Total consumption was up q-o-q 0.2% (all data seasonally adjusted), but it is the composition here that matters, since private household consumption was only up 0.1% (after falling 0.4% q-o-q in Q4 2007) while government consumption and transfers were up 0.4% (that's a 1.6% annual rate in an economy that is hardly growing). It is hard to see how this rate of increase in government consumption can be maintained and the deficit be reduced at one and the same time.
Gross Fixed Capital Formation was down q-o-q 0.2%, of which equipment was stationary, transport equipment was down 3.4% and construction was up 0.3%.
However year on year machinery and equipment (ie investment and renewal) was down 0.9% following an annual 2.5% drop in the previous quarter.
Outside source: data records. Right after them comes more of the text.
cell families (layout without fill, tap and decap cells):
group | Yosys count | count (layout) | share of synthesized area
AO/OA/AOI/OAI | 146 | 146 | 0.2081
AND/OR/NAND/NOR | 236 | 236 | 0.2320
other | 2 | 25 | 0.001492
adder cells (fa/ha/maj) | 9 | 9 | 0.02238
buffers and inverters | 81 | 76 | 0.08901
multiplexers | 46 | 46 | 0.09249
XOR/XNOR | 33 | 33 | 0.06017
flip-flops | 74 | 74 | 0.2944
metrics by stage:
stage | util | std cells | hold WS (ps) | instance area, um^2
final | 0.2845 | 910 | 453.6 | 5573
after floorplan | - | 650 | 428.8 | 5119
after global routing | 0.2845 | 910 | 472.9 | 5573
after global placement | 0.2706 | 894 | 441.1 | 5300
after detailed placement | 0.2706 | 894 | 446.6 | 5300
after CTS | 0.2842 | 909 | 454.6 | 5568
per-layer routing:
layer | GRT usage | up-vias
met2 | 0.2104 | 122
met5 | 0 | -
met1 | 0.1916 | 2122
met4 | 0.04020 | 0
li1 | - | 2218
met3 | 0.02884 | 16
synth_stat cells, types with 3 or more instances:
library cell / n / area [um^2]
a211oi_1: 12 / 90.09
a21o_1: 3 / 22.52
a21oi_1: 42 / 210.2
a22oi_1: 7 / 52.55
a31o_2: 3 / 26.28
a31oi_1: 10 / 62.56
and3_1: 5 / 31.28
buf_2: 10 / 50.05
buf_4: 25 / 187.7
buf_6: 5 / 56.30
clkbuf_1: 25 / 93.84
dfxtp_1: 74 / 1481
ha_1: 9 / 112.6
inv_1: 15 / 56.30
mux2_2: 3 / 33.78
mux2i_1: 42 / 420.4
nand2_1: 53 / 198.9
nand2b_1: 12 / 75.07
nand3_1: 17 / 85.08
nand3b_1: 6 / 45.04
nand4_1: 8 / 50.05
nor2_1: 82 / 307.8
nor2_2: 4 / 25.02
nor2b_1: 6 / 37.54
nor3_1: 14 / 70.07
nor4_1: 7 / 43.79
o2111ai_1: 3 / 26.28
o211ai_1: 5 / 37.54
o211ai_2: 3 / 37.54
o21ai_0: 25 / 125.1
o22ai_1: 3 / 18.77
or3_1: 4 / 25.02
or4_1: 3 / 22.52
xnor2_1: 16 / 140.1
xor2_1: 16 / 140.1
[config.mk]
export PLATFORM = sky130hd
export DESIGN_NAME = frio_regs
export DESIGN_NICKNAME = d
export VERILOG_FILES = /design/src/frio_pkg.sv /design/src/frio_pins_if.sv /design/src/frio_pin_ctl.sv /design/src/frio_regs.sv
export SDC_FILE = /design/constraint.sdc
export NUM_CORES = 1
export LEC_CHECK = 0
export ABC_AREA = 0
export BUFFER_PORTS_ARGS = -buffer_cell sky130_fd_sc_hd__buf_4
export CORE_MARGIN = 2
export CORE_UTILIZATION = 51
export DETAILED_ROUTE_END_ITERATION = 8
export PLACE_DENSITY = 0.87
export RECOVER_POWER = 100
export SKIP_LAST_GASP = 1
export SLEW_MARGIN = 20
export SYNTH_ARGS = -nofsm -noshare
export SYNTH_HDL_FRONTEND = slang
export SYNTH_SLANG_ARGS = --single-unit
[constraint.sdc]
create_clock -name clk -period 2.36 [get_ports clk]
set_clock_uncertainty 0.2 [all_clocks]
set_input_delay 0.472 -clock clk [delete_from_list [all_inputs] [get_ports clk]]
set_output_delay 0.472 -clock clk [all_outputs]
set_load 0.05 [all_outputs]
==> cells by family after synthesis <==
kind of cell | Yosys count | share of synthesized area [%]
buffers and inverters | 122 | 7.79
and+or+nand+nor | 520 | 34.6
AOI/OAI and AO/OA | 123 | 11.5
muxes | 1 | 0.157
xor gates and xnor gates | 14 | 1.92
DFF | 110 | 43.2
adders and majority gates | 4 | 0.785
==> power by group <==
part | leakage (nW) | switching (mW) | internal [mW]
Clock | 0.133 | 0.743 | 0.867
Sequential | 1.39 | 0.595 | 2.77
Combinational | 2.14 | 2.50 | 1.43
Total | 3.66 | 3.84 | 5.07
### src/logic/rss_sequencer.sv
// reset_startup_sequencer: gathers reset sources, records causes, sequences core release
// assumes one AHB-Lite master, core event pulses on hclk, supply and pin levels asynchronous
//
// The address map and the AHB-Lite slave port are this design's own decisions.
`timescale 1ns/100ps
//
// Overview of operation
// [RULE_01] watchdog resets core unless cleared in time
// [RULE_02] watchdog reset sets expired, clears sleep flag
// [RULE_03] software reset instruction fully resets core
// [RULE_04] software reset clears software_reset_flag_n to zero
// [RULE_05] stack overflow or underflow can reset core
// [RULE_06] separate stack full and empty flags
// [RULE_07] stack resets only when enable bit set
// [RULE_08] programming exit behaves like power-on reset
// [RULE_09] power-up timer optionally delays start after supply
// [RULE_10] active-low enable bit selects power-up delay
// [RULE_11] start waits timers and released reset pin
// [RULE_12] timers keep counting while pin held low
// [RULE_13] timers expired: start at once on pin release
// [RULE_14] low-power detector ORed into brown-out reset
// [RULE_15] pin enabled by programming bit or enable
// [RULE_16] held pin keeps reset; pin never driven
// [RULE_17] pin glitches filtered out
// [RULE_18] timer lengths are parameters, restarted on supply events
module rss_sequencer #(
  parameter int PWRT_CYCLES = rss_pkg::PWRT_CYCLES,
  parameter int OST_CYCLES = rss_pkg::OST_CYCLES,
  parameter int PIN_FILTER_CYCLES = rss_pkg::PIN_FILTER_CYCLES,
  parameter int HOLD_CYCLES = rss_pkg::HOLD_CYCLES
) (
  // clock and reset
  input wire logic hclk,
  input wire logic hresetn,
  // ahb-lite slave
  input wire logic hsel,
  input wire logic [31:0] haddr,
  input wire logic [1:0] htrans,
  input wire logic hwrite,
  input wire logic [2:0] hsize,
  input wire logic [31:0] hwdata,
  input wire logic hready,
  output logic hreadyout,
  output logic [31:0] hrdata,
  output logic hresp,
  // core events
  input wire logic clear_watchdog_instruction,
  input wire logic reset_instruction,
  input wire logic sleep_instruction,
  input wire logic stack_overflow,
  input wire logic stack_underflow,
  input wire logic programming_exit,
  // supply and pin levels
  input wire logic poweron_event,
  input wire logic brownout_event,
  input wire logic low_power_brownout_detector,
  input wire logic external_reset_pin_n,
  // core reset
  output logic core_reset_n
);
  import rss_pkg::*;

  localparam int HW = $clog2(HOLD_CYCLES + 1);

  initial begin
    if (HOLD_CYCLES < 1) $error("rss_sequencer: HOLD_CYCLES must be at least 1");
  end

  // ahb-lite slave
  logic wr_pend;
  logic rd_pend;
  logic [7:0] addr_q;
  wire take = hsel && hready && htrans[1];
  wire wr_power_control = wr_pend && (addr_q == OFS_PWR_CTRL);
  wire wr_config = wr_pend && (addr_q == OFS_CONFIG);
  wire wr_period = wr_pend && (addr_q == OFS_WDT_PERIOD);

  always_ff @(posedge hclk or negedge hresetn) begin
    if (!hresetn) begin
      wr_pend <= 1'b0;
      rd_pend <= 1'b0;
      addr_q <= 8'h00;
    end else begin
      wr_pend <= take && hwrite;
      rd_pend <= take && !hwrite;
      if (take) addr_q <= {haddr[7:2], 2'b00};
    end
  end

  // registers
  logic [CF_WIDTH-1:0] config_reg;
  logic [PC_WIDTH-1:0] power_control_register;
  logic [15:0] wdt_period;
  logic watchdog_expired_flag;
  logic sleep_entry_flag;
  rss_state_t state;
  rss_state_t next_state;

  wire stack_fault_reset_enable = config_reg[CF_STACK_FAULT_EN];
  wire startup_delay_enable_n = config_reg[CF_STARTUP_DELAY_EN_N];
  wire external_reset_pin_enable = config_reg[CF_PIN_ENABLE];
  wire low_voltage_programming = config_reg[CF_LOW_VOLT_PROG];
  wire osc_needed = config_reg[CF_OSC_NEEDED];
  wire wdt_enable = config_reg[CF_WDT_ENABLE];
  wire low_power_det_enable = config_reg[CF_LOW_POWER_DET_EN];

  // synchronised and filtered inputs
  logic pin_level;
  logic por_s;
  logic bor_s;
  logic low_power_s;

  rss_level_filter #(.STABLE_CYCLES(PIN_FILTER_CYCLES), .RESET_LEVEL(1'b1)) u_pin ( // [RULE_17]
    .hclk(hclk), .hresetn(hresetn), .raw(external_reset_pin_n), .level(pin_level));
  rss_level_filter #(.STABLE_CYCLES(SUPPLY_FILTER_CYCLES), .RESET_LEVEL(1'b0)) u_por (
    .hclk(hclk), .hresetn(hresetn), .raw(poweron_event), .level(por_s));
  rss_level_filter #(.STABLE_CYCLES(SUPPLY_FILTER_CYCLES), .RESET_LEVEL(1'b0)) u_bor (
    .hclk(hclk), .hresetn(hresetn), .raw(brownout_event), .level(bor_s));
  rss_level_filter #(.STABLE_CYCLES(SUPPLY_FILTER_CYCLES), .RESET_LEVEL(1'b0)) u_low_power (
    .hclk(hclk), .hresetn(hresetn), .raw(low_power_brownout_detector), .level(low_power_s));

  // reset sources
  wire brownout_reset = bor_s || (low_power_s && low_power_det_enable); // [RULE_14]
  wire poweron_like = por_s || programming_exit; // [RULE_08]
  wire supply_evt = poweron_like || brownout_reset;
  wire pin_enabled = external_reset_pin_enable || low_voltage_programming; // [RULE_15]
  wire pin_hold = pin_enabled && !pin_level; // [RULE_16]
  wire stack_full_evt = stack_overflow && stack_fault_reset_enable; // [RULE_07]
  wire stack_empty_evt = stack_underflow && stack_fault_reset_enable; // [RULE_07]
  wire stack_evt = stack_full_evt || stack_empty_evt; // [RULE_05]
  logic wdt_fire;
  wire core_evt = wdt_fire || reset_instruction || stack_evt; // [RULE_03]

  // watchdog
  logic [15:0] wdt_count;
  wire wdt_clear = clear_watchdog_instruction || !core_reset_n || !wdt_enable;
  assign wdt_fire = wdt_enable && core_reset_n && !clear_watchdog_instruction
                    && (wdt_count == wdt_period); // [RULE_01]

  always_ff @(posedge hclk or negedge hresetn) begin
    if (!hresetn) wdt_count <= 16'h0000;
    else if (wdt_clear || wdt_fire) wdt_count <= 16'h0000;
    else wdt_count <= wdt_count + 16'h0001;
  end

  // start-up timers restart on every supply event, ignore the pin
  logic pwrt_done;
  logic ost_done;
  rss_timer #(.CYCLES(PWRT_CYCLES)) u_pwrt ( // [RULE_18] [RULE_12]
    .hclk(hclk), .hresetn(hresetn), .restart(supply_evt), .done(pwrt_done));
  rss_timer #(.CYCLES(OST_CYCLES)) u_ost ( // [RULE_18] [RULE_12]
    .hclk(hclk), .hresetn(hresetn), .restart(supply_evt), .done(ost_done));

  wire pwrt_ok = pwrt_done || startup_delay_enable_n; // [RULE_10] [RULE_09]
  wire ost_ok = ost_done || !osc_needed;
  wire start_ready = pwrt_ok && ost_ok && !pin_hold; // [RULE_11] [RULE_13]

  // sequencer
  logic [HW-1:0] hold_cnt;
  wire hold_done = (hold_cnt == HW'(HOLD_CYCLES - 1));

  always_comb begin
    next_state = state;
    case (state)
      SEQ_RUN: begin
        if (core_evt) next_state = SEQ_HOLD;
        else if (pin_hold) next_state = SEQ_PIN;
      end
      SEQ_HOLD: begin
        if (hold_done) next_state = pin_hold ? SEQ_PIN : SEQ_RUN;
      end
      SEQ_START: begin
        if (start_ready) next_state = SEQ_RUN; // [RULE_13]
      end
      SEQ_PIN: begin
        if (!pin_hold) next_state = SEQ_RUN;
      end
      default: next_state = SEQ_START;
    endcase
    if (supply_evt) next_state = SEQ_START; // [RULE_09]
  end

  always_ff @(posedge hclk or negedge hresetn) begin
    if (!hresetn) begin
      state <= SEQ_START;
      hold_cnt <= '0;
      core_reset_n <= 1'b0;
    end else begin
      state <= next_state;
      hold_cnt <= (state == SEQ_HOLD) ? hold_cnt + HW'(1) : '0;
      core_reset_n <= (next_state == SEQ_RUN);
    end
  end

  // status flags: watchdog expiry wins over clears, clears win over sleep entry
  always_ff @(posedge hclk or negedge hresetn) begin
    if (!hresetn) begin
      watchdog_expired_flag <= 1'b0;
      sleep_entry_flag <= 1'b0;
    end else if (wdt_fire) begin
      watchdog_expired_flag <= 1'b1; // [RULE_02]
      sleep_entry_flag <= 1'b0; // [RULE_02]
    end else if (poweron_like || clear_watchdog_instruction) begin
      watchdog_expired_flag <= 1'b0;
      sleep_entry_flag <= 1'b0;
    end else if (sleep_instruction) begin
      sleep_entry_flag <= 1'b1;
    end
  end

  // power control register: software write, then hardware overrides
  logic [PC_WIDTH-1:0] next_power_control_register;
  always_comb begin
    next_power_control_register = power_control_register;
    if (wr_power_control) next_power_control_register = hwdata[PC_WIDTH-1:0];
    if (reset_instruction) next_power_control_register[PC_SW_RESET_N] = 1'b0; // [RULE_04]
    if (stack_full_evt) next_power_control_register[PC_STACK_FULL] = 1'b1; // [RULE_06]
    if (stack_empty_evt) next_power_control_register[PC_STACK_EMPTY] = 1'b1; // [RULE_06]
    if (brownout_reset) next_power_control_register[PC_BROWNOUT_N] = 1'b0; // [RULE_14]
    if (poweron_like) next_power_control_register[PC_POWERON_N] = 1'b0; // [RULE_08]
  end

  always_ff @(posedge hclk or negedge hresetn) begin
    if (!hresetn) begin
      power_control_register <= PWR_CTRL_RESET;
      config_reg <= CONFIG_RESET;
      wdt_period <= WDT_PERIOD_RESET;
    end else begin
      power_control_register <= next_power_control_register;
      if (wr_config) config_reg <= hwdata[CF_WIDTH-1:0];
      if (wr_period) wdt_period <= hwdata[15:0];
    end
  end

  // read data, one wait state
  wire [31:0] status_word = {24'h000000, state, pin_hold, core_reset_n,
                             sleep_entry_flag, watchdog_expired_flag};
  wire [31:0] rd_mux = (addr_q == OFS_STATUS) ? status_word :
                       (addr_q == OFS_PWR_CTRL) ? {27'h0, power_control_register} :
                       (addr_q == OFS_CONFIG) ? {25'h0, config_reg} :
                       (addr_q == OFS_WDT_PERIOD) ? {16'h0000, wdt_period} : 32'h00000000;
  logic rd_wait;

  always_ff @(posedge hclk or negedge hresetn) begin
    if (!hresetn) begin
      rd_wait <= 1'b0;
      hrdata <= 32'h00000000;
    end else begin
      rd_wait <= rd_pend && !rd_wait;
      if (rd_pend && !rd_wait) hrdata <= rd_mux;
    end
  end

  assign hreadyout = !(rd_pend && !rd_wait);
  assign hresp = 1'b0;
endmodule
That's why all those business confidence readings are so important, since in many ways the bottom has all but fallen out of Italian investment in machinery and equipment over the last nine months, and to get this item moving again we are going to need to see a revival in confidence, something which is unlikely to appear over any immediate horizon.
Italian business confidence dropped to its lowest level in almost three years in June as slowing economic growth, rising energy costs and a stronger euro all weighed on orders. The Isae Institute's business confidence index dropped to 87.1 from a revised 89.4 in May. That is the lowest reading since July 2005.
So basically the Italian economy got what little growth it had in Q1 2008 from a rise in government spending and transfers and an improvement in the international trading position (better exports and imports down). Maintaining the former is inconsistent with the objective of reducing the fiscal deficit, and the latter will be hard to sustain in we are now entering a collective Eurozone slowdown. Investment is unlikely to pick up substantially until the mood and outlook change and consumer consumption is not going to change greatly in coming months, in particular with rising unemployment, and increasing costs of food and energy. So basically be prepared for a number of quarters which look, at best, pretty much like the two we have just been through.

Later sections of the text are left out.